Copper Crossings, the copper exhibition at Triennale di Milano
03 Oct

Copper Crossings, the copper exhibition at Triennale di Milano


Copper is the star at the center of "Copper Crossings - Copper Shapes in Contemporary Art, Design, Technology and Architecture". It is an exhibition promoted by Elena Tettamanti, in cooperation with the Triennale di Milano, the Triennale Design Museum, the Italian Copper Institute and with the support of the European Copper Institute.

There are more than 250 pieces on display, showing the art of copper in all its possible forms and variations. The exhibition ranges between various environments, sectors and styles, with copper serving as a common factor: this material brings together authors who can be very different from one other, belonging to distant epochs and having different trainings and educations.

Architecture, design, contemporary art and technology are the exhibition’s major themes.

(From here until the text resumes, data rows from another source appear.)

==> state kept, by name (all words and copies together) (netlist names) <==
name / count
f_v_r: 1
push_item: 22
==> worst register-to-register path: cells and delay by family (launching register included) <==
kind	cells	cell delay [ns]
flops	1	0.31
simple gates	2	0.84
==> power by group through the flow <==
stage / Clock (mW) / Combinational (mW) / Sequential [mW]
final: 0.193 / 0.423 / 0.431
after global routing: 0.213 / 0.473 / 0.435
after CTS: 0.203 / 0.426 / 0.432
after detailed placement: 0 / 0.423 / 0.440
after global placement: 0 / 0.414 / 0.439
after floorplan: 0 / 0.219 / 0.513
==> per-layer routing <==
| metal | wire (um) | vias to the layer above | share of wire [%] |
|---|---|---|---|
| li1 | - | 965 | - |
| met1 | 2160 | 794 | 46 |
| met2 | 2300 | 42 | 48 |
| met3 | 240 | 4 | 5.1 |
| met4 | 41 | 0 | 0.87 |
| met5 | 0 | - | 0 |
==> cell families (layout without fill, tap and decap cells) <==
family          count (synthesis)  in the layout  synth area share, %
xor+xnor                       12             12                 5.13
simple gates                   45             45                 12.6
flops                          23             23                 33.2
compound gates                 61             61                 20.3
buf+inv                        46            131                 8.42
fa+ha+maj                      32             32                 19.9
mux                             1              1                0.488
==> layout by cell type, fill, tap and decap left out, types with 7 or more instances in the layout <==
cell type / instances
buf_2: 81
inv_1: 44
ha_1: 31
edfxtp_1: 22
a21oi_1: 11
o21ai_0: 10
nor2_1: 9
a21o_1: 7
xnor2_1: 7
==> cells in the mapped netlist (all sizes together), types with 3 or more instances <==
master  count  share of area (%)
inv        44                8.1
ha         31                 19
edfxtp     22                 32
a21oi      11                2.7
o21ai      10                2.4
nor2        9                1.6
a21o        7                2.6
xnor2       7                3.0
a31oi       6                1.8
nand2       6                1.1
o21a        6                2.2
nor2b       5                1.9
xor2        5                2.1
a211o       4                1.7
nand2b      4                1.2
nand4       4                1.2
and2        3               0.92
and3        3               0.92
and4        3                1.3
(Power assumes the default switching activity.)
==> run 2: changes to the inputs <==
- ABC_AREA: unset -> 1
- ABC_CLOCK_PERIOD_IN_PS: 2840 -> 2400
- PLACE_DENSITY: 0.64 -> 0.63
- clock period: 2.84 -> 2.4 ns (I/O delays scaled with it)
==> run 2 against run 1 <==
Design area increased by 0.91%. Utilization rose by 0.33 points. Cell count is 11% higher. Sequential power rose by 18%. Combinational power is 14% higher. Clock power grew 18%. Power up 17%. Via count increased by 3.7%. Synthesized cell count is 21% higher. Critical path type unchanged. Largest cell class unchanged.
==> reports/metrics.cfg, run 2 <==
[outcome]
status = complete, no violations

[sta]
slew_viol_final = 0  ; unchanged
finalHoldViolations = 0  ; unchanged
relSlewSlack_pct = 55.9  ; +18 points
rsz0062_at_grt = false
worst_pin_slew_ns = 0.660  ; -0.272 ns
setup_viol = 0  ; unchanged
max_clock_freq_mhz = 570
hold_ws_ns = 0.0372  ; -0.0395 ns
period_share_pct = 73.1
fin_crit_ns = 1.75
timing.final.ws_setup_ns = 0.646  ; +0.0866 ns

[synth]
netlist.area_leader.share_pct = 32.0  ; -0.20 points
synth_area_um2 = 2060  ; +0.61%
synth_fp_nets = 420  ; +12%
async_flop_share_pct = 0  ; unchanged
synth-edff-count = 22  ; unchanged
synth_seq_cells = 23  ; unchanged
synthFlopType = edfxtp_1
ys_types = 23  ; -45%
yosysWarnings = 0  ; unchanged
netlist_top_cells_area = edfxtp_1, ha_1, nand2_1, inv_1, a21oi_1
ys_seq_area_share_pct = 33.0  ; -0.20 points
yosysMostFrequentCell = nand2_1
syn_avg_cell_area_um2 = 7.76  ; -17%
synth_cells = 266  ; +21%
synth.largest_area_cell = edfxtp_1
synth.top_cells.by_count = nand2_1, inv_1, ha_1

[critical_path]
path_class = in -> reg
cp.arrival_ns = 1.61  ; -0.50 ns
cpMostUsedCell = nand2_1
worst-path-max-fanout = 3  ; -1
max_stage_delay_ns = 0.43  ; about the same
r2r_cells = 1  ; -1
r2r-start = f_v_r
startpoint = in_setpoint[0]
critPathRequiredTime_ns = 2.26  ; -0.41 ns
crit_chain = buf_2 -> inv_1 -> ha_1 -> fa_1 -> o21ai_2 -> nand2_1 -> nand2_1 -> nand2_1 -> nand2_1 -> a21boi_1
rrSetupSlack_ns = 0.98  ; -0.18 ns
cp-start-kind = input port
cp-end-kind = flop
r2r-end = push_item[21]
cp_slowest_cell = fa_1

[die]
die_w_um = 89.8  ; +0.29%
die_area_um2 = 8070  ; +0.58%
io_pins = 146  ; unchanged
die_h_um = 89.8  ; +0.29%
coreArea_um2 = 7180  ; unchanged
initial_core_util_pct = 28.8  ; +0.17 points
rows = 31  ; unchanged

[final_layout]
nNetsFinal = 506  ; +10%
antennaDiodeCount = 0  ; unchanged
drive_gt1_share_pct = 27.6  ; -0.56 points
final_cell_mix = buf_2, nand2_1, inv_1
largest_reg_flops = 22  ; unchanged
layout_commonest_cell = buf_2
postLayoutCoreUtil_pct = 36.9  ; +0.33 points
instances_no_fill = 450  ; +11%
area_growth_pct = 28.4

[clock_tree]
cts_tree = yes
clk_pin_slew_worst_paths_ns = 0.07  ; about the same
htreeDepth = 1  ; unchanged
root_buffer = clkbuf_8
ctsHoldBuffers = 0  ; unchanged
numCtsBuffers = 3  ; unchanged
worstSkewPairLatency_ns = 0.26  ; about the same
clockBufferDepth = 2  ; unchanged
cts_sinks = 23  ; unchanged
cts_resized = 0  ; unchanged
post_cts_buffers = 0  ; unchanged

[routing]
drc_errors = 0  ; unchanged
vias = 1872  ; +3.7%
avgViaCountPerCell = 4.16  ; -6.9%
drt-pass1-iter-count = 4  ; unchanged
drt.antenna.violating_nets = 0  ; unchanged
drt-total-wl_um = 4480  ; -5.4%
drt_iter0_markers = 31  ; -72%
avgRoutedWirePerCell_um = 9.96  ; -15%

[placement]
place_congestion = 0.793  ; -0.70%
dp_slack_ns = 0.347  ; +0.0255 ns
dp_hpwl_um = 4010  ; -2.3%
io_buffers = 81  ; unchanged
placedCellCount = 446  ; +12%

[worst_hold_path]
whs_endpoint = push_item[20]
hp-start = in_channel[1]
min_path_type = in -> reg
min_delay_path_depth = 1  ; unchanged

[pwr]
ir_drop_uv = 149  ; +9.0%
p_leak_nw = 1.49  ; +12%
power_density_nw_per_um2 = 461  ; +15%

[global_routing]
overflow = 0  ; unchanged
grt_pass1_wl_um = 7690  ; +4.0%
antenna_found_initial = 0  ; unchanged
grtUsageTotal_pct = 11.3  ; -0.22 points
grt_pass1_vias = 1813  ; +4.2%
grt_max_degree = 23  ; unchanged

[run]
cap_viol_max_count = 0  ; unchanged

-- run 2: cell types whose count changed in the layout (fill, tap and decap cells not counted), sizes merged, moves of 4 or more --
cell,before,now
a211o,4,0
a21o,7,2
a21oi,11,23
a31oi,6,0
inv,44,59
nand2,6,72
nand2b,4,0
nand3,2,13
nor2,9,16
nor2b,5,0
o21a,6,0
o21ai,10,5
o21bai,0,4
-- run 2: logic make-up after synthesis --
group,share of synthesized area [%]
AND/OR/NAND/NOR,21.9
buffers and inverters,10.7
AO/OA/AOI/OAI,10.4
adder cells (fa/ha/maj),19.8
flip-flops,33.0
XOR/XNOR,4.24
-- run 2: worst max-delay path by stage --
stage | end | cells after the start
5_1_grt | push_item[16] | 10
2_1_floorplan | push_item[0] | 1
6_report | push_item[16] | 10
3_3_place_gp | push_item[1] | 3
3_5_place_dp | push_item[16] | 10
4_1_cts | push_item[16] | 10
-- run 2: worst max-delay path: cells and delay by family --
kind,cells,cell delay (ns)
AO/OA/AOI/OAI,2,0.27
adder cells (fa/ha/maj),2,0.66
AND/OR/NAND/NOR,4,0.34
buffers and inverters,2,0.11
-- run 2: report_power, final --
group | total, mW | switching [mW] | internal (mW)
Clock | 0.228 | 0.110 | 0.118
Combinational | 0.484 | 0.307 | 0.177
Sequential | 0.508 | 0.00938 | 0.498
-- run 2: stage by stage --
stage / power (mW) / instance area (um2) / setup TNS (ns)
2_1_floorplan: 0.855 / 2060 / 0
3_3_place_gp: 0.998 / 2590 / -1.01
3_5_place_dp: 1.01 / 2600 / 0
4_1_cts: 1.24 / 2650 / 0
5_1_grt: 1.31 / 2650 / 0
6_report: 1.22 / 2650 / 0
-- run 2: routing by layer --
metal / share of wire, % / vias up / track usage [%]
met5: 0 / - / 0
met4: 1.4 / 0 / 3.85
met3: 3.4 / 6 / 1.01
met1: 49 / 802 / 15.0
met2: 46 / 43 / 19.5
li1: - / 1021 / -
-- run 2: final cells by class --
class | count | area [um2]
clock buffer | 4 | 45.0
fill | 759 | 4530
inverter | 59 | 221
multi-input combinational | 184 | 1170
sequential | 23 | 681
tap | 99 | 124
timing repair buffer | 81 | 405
<file path="src/hdl/clipped_colour_key_blitter_unit_defines.svh">
// ---------------------------------------------------------------------------
// Clipped colour-key blitter: assertion macros
// Shared property forms on clk with the asynchronous reset masking them.
// ---------------------------------------------------------------------------
`ifndef CLIPPED_COLOUR_KEY_BLITTER_UNIT_DEFINES_SVH
`define CLIPPED_COLOUR_KEY_BLITTER_UNIT_DEFINES_SVH

// Consequent holds in the same cycle as the antecedent.
`define CKB_ASSERT_NOW(label, ante, cons, msg) \
label: assert property (@(posedge clk) disable iff (!arst_n) (ante) |-> (cons)) \
	else $error(msg);

// Consequent holds in the cycle after the antecedent.
`define CKB_ASSERT_NEXT(label, ante, cons, msg) \
label: assert property (@(posedge clk) disable iff (!arst_n) (ante) |=> (cons)) \
	else $error(msg);

`endif

</file>
<file path="src/hdl/ckb_pkg.sv">
// ---------------------------------------------------------------------------
// Clipped colour-key blitter: package
// Sizes, command and register codes, controller interface structs.
// ---------------------------------------------------------------------------
package ckb_pkg;

	localparam int MAX_WIDTH   = 256;
	localparam int MAX_HEIGHT  = 256;
	localparam int COORD_W     = 8;
	localparam int DIM_W       = 9;
	localparam int COLOUR_W    = 8;
	localparam int OFFSET_W    = 10;
	localparam int COUNT_W     = 17;
	localparam int CMD_W       = 2;
	localparam int CFG_INDEX_W = 3;
	localparam int CFG_DATA_W  = 9;
	localparam int CALC_W      = 12;
	localparam int STORE_DEPTH = MAX_WIDTH * MAX_HEIGHT;
	localparam int ADDR_W      = $clog2(STORE_DEPTH);
	localparam int IN_DATA_W   = 80;
	localparam int OUT_DATA_W  = 32;

	localparam logic [CMD_W-1:0] CMD_LOAD_SRC = 2'd0;
	localparam logic [CMD_W-1:0] CMD_LOAD_DST = 2'd1;
	localparam logic [CMD_W-1:0] CMD_READ_DST = 2'd2;
	localparam logic [CMD_W-1:0] CMD_BLIT     = 2'd3;

	localparam logic [CFG_INDEX_W-1:0] REG_SOURCE_WIDTH    = 3'd0;
	localparam logic [CFG_INDEX_W-1:0] REG_SOURCE_HEIGHT   = 3'd1;
	localparam logic [CFG_INDEX_W-1:0] REG_TARGET_WIDTH    = 3'd2;
	localparam logic [CFG_INDEX_W-1:0] REG_TARGET_HEIGHT   = 3'd3;
	localparam logic [CFG_INDEX_W-1:0] REG_TRANSPARENT_KEY = 3'd4;

	// controller to datapath
	typedef struct packed {
		logic capture;   // item accepted this cycle
		logic setup;     // register clip bounds, clear count
		logic walk;      // issue one pixel and advance
		logic out_load;  // load the output register
	} ckb_cmd_t;

	// datapath to controller
	typedef struct packed {
		logic nonempty;  // clipped rectangle covers at least one pixel
		logic walk_last; // current pixel is the last one
	} ckb_status_t;

	function automatic logic [DIM_W-1:0] clamp_dim(input logic [DIM_W-1:0] v,
			input logic [DIM_W-1:0] lim);
		return (v > lim) ? lim : v;
	endfunction

	function automatic logic [ADDR_W-1:0] pix_addr(input logic [COORD_W-1:0] x,
			input logic [COORD_W-1:0] y);
		return {y, x};
	endfunction

endpackage

</file>
<file path="src/hdl/ckb_controller.sv">
// ---------------------------------------------------------------------------
// Clipped colour-key blitter: controller
// Sequences each item: loads finish at acceptance, reads pass a store read
// state, blits set up bounds, walk the pixels, drain and load the result.
// ---------------------------------------------------------------------------
`include "clipped_colour_key_blitter_unit_defines.svh"

module ckb_controller (
	input  logic                       clk,
	input  logic                       arst_n,
	input  logic                       s_tvalid,
	output logic                       s_tready,
	input  logic [ckb_pkg::CMD_W-1:0]  s_tuser,
	output logic                       m_tvalid,
	input  logic                       m_tready,
	input  ckb_pkg::ckb_status_t       status,
	output ckb_pkg::ckb_cmd_t          cmd
);
	import ckb_pkg::*;

	typedef enum logic [5:0] {
		ST_IDLE  = 6'b000001,
		ST_READ  = 6'b000010,
		ST_SETUP = 6'b000100,
		ST_WALK  = 6'b001000,
		ST_DRAIN = 6'b010000,
		ST_DONE  = 6'b100000
	} state_t;

	state_t state_q, state_d;
	logic   m_tvalid_q;
	logic   accept;
	logic   is_load;

	assign s_tready = (state_q == ST_IDLE) && (!m_tvalid_q || m_tready);
	assign accept   = s_tvalid && s_tready;
	assign is_load  = (s_tuser == CMD_LOAD_SRC) || (s_tuser == CMD_LOAD_DST);

	assign cmd.capture  = accept;
	assign cmd.setup    = (state_q == ST_SETUP);
	assign cmd.walk     = (state_q == ST_WALK);
	assign cmd.out_load = (accept && is_load) || (state_q == ST_READ)
		|| (state_q == ST_DONE);

	always_comb begin
		state_d = state_q;
		unique case (state_q)
			ST_IDLE: begin
				if (accept) begin
					unique case (s_tuser)
						CMD_READ_DST: state_d = ST_READ;
						CMD_BLIT:     state_d = ST_SETUP;
						default:      state_d = ST_IDLE;
					endcase
				end
			end
			ST_READ:  state_d = ST_IDLE;
			ST_SETUP: state_d = status.nonempty ? ST_WALK : ST_DRAIN;
			ST_WALK:  state_d = status.walk_last ? ST_DRAIN : ST_WALK;
			ST_DRAIN: state_d = ST_DONE;
			ST_DONE:  state_d = ST_IDLE;
			default:  state_d = ST_IDLE;
		endcase
	end

	always_ff @(posedge clk or negedge arst_n) begin
		if (!arst_n) begin
			state_q    <= ST_IDLE;
			m_tvalid_q <= 1'b0;
		end else begin
			state_q <= state_d;
			if (cmd.out_load) begin
				m_tvalid_q <= 1'b1;
			end else if (m_tready) begin
				m_tvalid_q <= 1'b0;
			end
		end
	end

	assign m_tvalid = m_tvalid_q;

	`CKB_ASSERT_NOW(a_no_result_overwrite, cmd.out_load, !m_tvalid_q || m_tready, "result lost")
	`CKB_ASSERT_NEXT(a_blit_enters_setup, accept && s_tuser == CMD_BLIT, state_q == ST_SETUP, "blit skipped setup")
	`CKB_ASSERT_NEXT(a_drain_then_done, state_q == ST_DRAIN, state_q == ST_DONE && !s_tready, "drain did not finish")

endmodule

</file>
<file path="config.mk">
export PLATFORM = sky130hd
export DESIGN_NAME = ckb_controller
export DESIGN_NICKNAME = d
export VERILOG_FILES = /design/src/hdl/ckb_pkg.sv /design/src/hdl/ckb_controller.sv
export VERILOG_INCLUDE_DIRS = /design/src /design/src/hdl
export SDC_FILE = /design/constraint.sdc
export NUM_CORES = 1
export LEC_CHECK = 0
export BUFFER_PORTS_ARGS = -buffer_cell sky130_fd_sc_hd__clkbuf_2
export CELL_PAD_IN_SITES_DETAIL_PLACEMENT = 0
export CELL_PAD_IN_SITES_GLOBAL_PLACEMENT = 1
export CORE_MARGIN = 3
export CORE_UTILIZATION = 30
export CTS_BUF_LIST = sky130_fd_sc_hd__clkbuf_8 sky130_fd_sc_hd__clkbuf_16
export DETAILED_ROUTE_END_ITERATION = 12
export PLACE_DENSITY_LB_ADDON = 0.1
export SLEW_MARGIN = 40
export SYNTH_ARGS = -nofsm -noshare
export SYNTH_HDL_FRONTEND = slang
export SYNTH_SLANG_ARGS = --single-unit
</file>
<file path="constraint.sdc">
create_clock -name clk -period 1.5 [get_ports clk]
set_clock_uncertainty 0.2 [all_clocks]
set_input_delay 0.225 -clock clk [delete_from_list [all_inputs] [get_ports clk]]
set_output_delay 0.225 -clock clk [all_outputs]
set_load 0.02 [all_outputs]
</file>
=== Word level (Yosys, flattened, before mapping) ===
Index checks and enable logic that the tools add are counted.

* Eq/ne operators: 10
* Mux-type cells: 7
* Reduce and logical (&&, ||, !) cells: 10

{| class="wikitable"
|+ Operators with widths
! operator !! count
|-
| case mux 6 bit (4 select lines) || 1
|-
| 2-to-1 mux 5 bit || 2
|-
| equality test 6 x 1 -> 1 bit (second input constant) || 1
|-
| equality test 6 x 2 -> 1 bit (second input constant) || 1
|-
| equality test 6 x 3 -> 1 bit (second input constant) || 1
|-
| equality test 6 x 4 -> 1 bit (second input constant) || 1
|-
| equality test 6 x 5 -> 1 bit (second input constant) || 1
|-
| equality test 6 bit (second input constant) || 1
|-
| 2-to-1 mux 6 bit || 1
|-
| case mux 3 bit (2 select lines) || 1
|-
| equality test 2 bit (second input constant) || 2
|-
| logical OR 1 bit || 4
|-
| logical AND 1 bit || 3
|-
| equality test 2 x 1 -> 1 bit (second input constant) || 1
|-
| zero test 2 bit || 1
|-
| 2-to-1 mux 1 bit || 2
|-
| != test 2 bit (second input constant) || 1
|-
| nonzero test 2 bit || 1
|-
| zero test 1 bit || 1
|}

* Output and inout port bits: 6
* Word-level logic and storage cells: 29
* Register bits after elaboration: 7
* Input port bits: 8

=== Logic depth before layout (Yosys ltp) ===
* Word-level depth: 8
* Gate-level depth with buffers: 5
* Mapped depth without buffers: 3

=== Least setup slack after synthesis ===
Ideal clock, no wire load.

* Path type: register -> output
* Start point: reg state_q[5]
* End point: out cmd[1] (netlist name)
* Path slack: -182 ps
* Buffers on the path: 0
* Arrival: 1257 ps
* Stages on the path, launching flop included: 4
* Required time: 1075 ps
* Path through: dfrtp_1 > nor3_1 > nand2b_1 > nor3_1

{| class="wikitable"
|+ RTL lines
! item !! line !! source
|-
| start: declaration || ckb_controller.sv:30 || <nowiki>state_t state_q, state_d;</nowiki>
|-
| start signal: assignment || ckb_controller.sv:71 || <nowiki>state_q <= state_d;</nowiki>
|-
| end: declaration || ckb_controller.sv:17 || <nowiki>output ckb_pkg::ckb_cmd_t cmd</nowiki>
|}

==> out/metrics.yaml <==
status:
  status: "finished with violations"
  violations: "setup timing"
route:
  drtIter0Drc: 6
  viasPerCell: 5.023
  routed_wl_um: 1263
  vias: 432
  drc: 0
  post_drt_wl_per_cell_um: 14.69
  drtAntennaViolNets: 0
  first_pass_iters: 4
cts:
  tritoncts: "built"
  cts_buffers: 3
  clockBufferDepth: 2
  htree_num_levels: 1
  clock_latency_ns: 0.22
  clk_pin_slew_ns: 0.04
  clk_root_buffer_cell: "clkbuf_8"
  cts_sinks: 7
die:
  dieHeight_um: 43.27
  core.rowCount: 12
  core-area_um2: 1201
  start_util_pct: 34.69
  dieArea_um2: 1872
  die_x_um: 43.27
  pin_count: 14
final_layout:
  fillers: 96
  n_antenna_cell: 0
  seqCellArea_um2: 177.7
  mostFrequentLayoutCell: "buf_4"
  nets: 81
  layout_common_cells: "9 x buf_4, 8 x clkbuf_2, 5 x clkbuf_8, 5 x dfrtp_1"
  finalNonFillerCells: 86
  layout-drive-gt1-share_pct: 56.94
  fin_area_um2: 762.0
  area_growth_pct: 82.88
  multi_input_area_um2: 287.8
  final_core_util_pct: 63.44
worst_setup_path:
  crit_chain: "buf_6 -> nor2_4 -> nand2_4 -> o31ai_4 -> clkbuf_8"
  end_kind: "output port"
  worst-r2r-cell-count: 4
  cp-start-kind: "register"
  path_class: "reg -> out"
  cp_data_arrival_time_ns: 1.40
  cp-startpoint: "state_q[1]"
  r2r_end: "state_q[2]"
  crit_family: "flip-flops"
  cp.required_ns: 1.07
  cp_slowest_stage_delay_ns: 0.40
  r2r_slack_ns: 0.07
  reg2reg_from: "state_q[4]"
  critPathSlowestCell: "dfrtp_1"
  crit_buf_inv: 2
  cp_max_fo: 3
sta:
  setup_viol: 5
  hold_violations: 0
  max_freq_mhz: 548.5
  worst_slack_ns: -0.3233
  final_max_slew_viol_count: 0
  finalCriticalPeriod_ns: 1.823
  slew_headroom_pct: 83.97
  finalCritPeriodShare_pct: 121.6
  tightest_slew_ns: 0.2400
  rsz0062_at_grt: "yes"
place:
  numPortBuffers: 13
  pre_cts_ws_ns: -0.1255
  dpl.hpwl_um: 821.8
  placed_cell_area_um2: 569.3
  placed_cells: 76
  routabilityCongestion: 0.7185
global_route:
  overflow: 0
  grt_first_pass_wirelength_um: 1849
  first_global_vias: 426
  gr-usage-all-layers_pct: 13.78
  grt_max_degree: 8
  antenna_found_initial: 0
power:
  power.total_mw: 0.6644
  p_leak_nw: 0.3520
  vdd_drop_max_mv: 0.5907
  power_density_nw_per_um2: 871.9
synth:
  yosys.cell_types.count: 22
  ys_ff_latch: 7
  syn-instance-count: 43
  ys_seq_area_share_pct: 42.34
  syn-cell-area_um2: 416.7
  syn_avg_cell_area_um2: 9.690
  syn_nets: 51
  yosysWarnings: 0
hold_path:
  min_path_type: "in -> reg"
  hold_start: "status[1]"
  hold_depth: 3
  min_to: "state_q[3]"
run:
  cap_violations: 0
[sequential cells by signal, summed over array words and instances (netlist names)]
register / cells
m_tvalid: 1
state_q: 6
[worst register-to-register path, stage by stage (launching register included)]
cell and delay, ns:
dfrtp_1 0.40, nor3_4 0.26, nand3_4 0.12, buf_4 0.17, nor3_2 0.18
[cell type report]
cell class              count  share of cell area [%]
flip-flops and latches      7                   23.32
multi-input cells          31                   37.77
well taps                  14                   2.299
inverters                   3                   1.478
clock inverters             1                  0.4926
repair buffers             27                   29.23
clock buffers               3                   5.419
[cells by family after synthesis]
family	after synthesis	synth area share, %
AOI/OAI and AO/OA	7	12.61
xor gates and xnor gates	2	4.205
buffers and inverters	5	7.207
DFF	7	42.34
and+or+nand+nor	22	33.63
[Yosys cell counts]
master	instances	area, um^2
or3_1	1	6.260
a31oi_1	2	12.51
o21ai_0	1	5.000
o21a_1	1	7.510
inv_1	3	11.26
dfstp_2	1	26.28
nor3_4	1	16.27
nor2_1	5	18.77
o31ai_2	1	12.51
nor3_1	5	25.02
nand3b_1	1	7.510
buf_6	1	11.26
nand3_1	1	5.000
xor2_1	2	17.52
nand3_4	1	17.52
nor3b_1	2	15.01
nand2b_1	2	12.51
dfrtp_1	6	150.1
nand2_1	2	7.510
o211ai_1	2	15.01
buf_4	1	7.510
and4_1	1	8.760
[through the flow]
step / TNS, ns / hold slack (ns)
2_1_floorplan: -0.1495 / -0.2706
3_3_place_gp: -0.2602 / -0.1318
3_5_place_dp: -0.3837 / -0.1275
4_1_cts: -1.161 / 0.08368
5_1_grt: -1.455 / 0.1618
6_report: -1.151 / 0.1339
[per-layer routing]
metal | up-vias | global-route usage, % | share of wire, %
met3 | 0 | 3.814 | 4.0
met4 | 0 | 5.422 | 0
met1 | 212 | 14.87 | 39
li1 | 209 | - | -
met5 | - | 0 | 0
met2 | 11 | 24.78 | 57
[where the power goes]
group / internal (mW) / switching, mW
logic: 0.0967 / 0.0970
clock network: 0.177 / 0.0806
registers: 0.202 / 0.0115
[worst max-delay path by stage]
stage	end	slack (ns)	cells after the start
6_report	cmd[0]	-0.32	5
5_1_grt	cmd[0]	-0.38	5
4_1_cts	cmd[0]	-0.31	4
3_5_place_dp	cmd[0]	-0.13	4
3_3_place_gp	cmd[1]	-0.09	4
2_1_floorplan	cmd[0]	-0.09	4
[timing repair]
action                     CTS  global route
hold buffers                 2             0
hold endpoints to repair     8             0
setup buffers                3             1
pin swaps                    4             2
gates resized for setup     19             6
setup endpoints to repair    5             6
Note: power is estimated with default switching activity, not from simulation.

The area reserved to architecture includes the works of artists such as Renzo Piano, Aldo Rossi, Steven Holl Architects and James Stirling, all capable of shaping the forms of copper and exploiting its versatility.

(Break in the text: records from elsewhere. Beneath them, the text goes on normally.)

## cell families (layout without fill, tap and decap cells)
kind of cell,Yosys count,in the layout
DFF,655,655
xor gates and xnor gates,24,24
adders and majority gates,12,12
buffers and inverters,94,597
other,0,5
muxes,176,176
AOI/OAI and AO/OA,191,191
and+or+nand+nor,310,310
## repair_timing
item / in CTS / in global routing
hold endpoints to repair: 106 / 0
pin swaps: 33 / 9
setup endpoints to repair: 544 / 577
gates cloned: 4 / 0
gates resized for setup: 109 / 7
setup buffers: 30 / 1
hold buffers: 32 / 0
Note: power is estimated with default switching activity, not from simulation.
## config.mk

```make
export PLATFORM = sky130hd
export DESIGN_NAME = base64_stream_decoder_core
export DESIGN_NICKNAME = d
export VERILOG_FILES = /design/src/design/b64d_pkg.sv /design/src/design/b64d_front.sv /design/src/design/b64d_queue.sv /design/src/design/b64d_back.sv /design/src/design/base64_stream_decoder_core.sv
export SDC_FILE = /design/constraint.sdc
export NUM_CORES = 1
export LEC_CHECK = 0
export BUFFER_PORTS_ARGS = -buffer_cell sky130_fd_sc_hd__buf_2
export CAP_MARGIN = 20
export CORE_UTILIZATION = 53
export CTS_CLUSTER_DIAMETER = 120
export DETAILED_ROUTE_END_ITERATION = 8
export PLACE_DENSITY_LB_ADDON = 0.05
export SLEW_MARGIN = 20
export SYNTH_ARGS = -nofsm -noshare
export SYNTH_HDL_FRONTEND = slang
export SYNTH_SLANG_ARGS = --single-unit
```

## constraint.sdc

```tcl
create_clock -name clock -period 5.75 [get_ports clock]
set_input_delay 0.2875 -clock clock [delete_from_list [all_inputs] [get_ports clock]]
set_output_delay 0.2875 -clock clock [all_outputs]
set_load 0.01 [all_outputs]
```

Thanks to its gloss, but also to its technological evolution and its oxidative processes, copper has become a very used material in design, during the last few years. Luigi Caccia Dominioni, Antonio Citterio, Tobia Scarpa, Ettore Sottsass, Oskar Zieta and Giorgio Vigna are just some of the designers who, attracted by the copper’s potential, have created surprising and original objects. The Triennale also hosts some garments designed by Romeo Gigli and Prada, who have experienced copper’s properties with such an avant-garde approach.

Copper is also used in science and technology, as the exhibition shows in the dedicated area. It is used as a conductor of energy, in transport and information technology, in agri-food sector, telecommunications and also to create microprocessors and electronic components of various kinds. The exhibition illustrates how copper was already used in ancient times: Egyptians and Greeks used it for its antimicrobial and medicinal properties.

Finally, the contemporary art sector is occupied by the works of 30 different artists, ranging from the Sixties to the present day. Therefore, visitors can admire the evolution in the use of this particular material, through the various artistic and cultural movements.

The exhibition features works and objects from the major museums, galleries and private collections in Italy and Europe, including the MAXXI - National Museum of XXI Century Arts in Rome, the Cantonal Art Museum of Lugano, the Fondazione Musei Civici di Venezia and the Fondazione Merz in Turin. This exhibition occupies the Triennale’s halls from September 16 to November 9, 2014. It is open from Tuesdays to Sundays, from 10:30 am to 8:30 pm and on Thursdays from 10:30 am to 11:00 pm. The entrance ticket costs € 8, while the reduced one costs 5.50 €.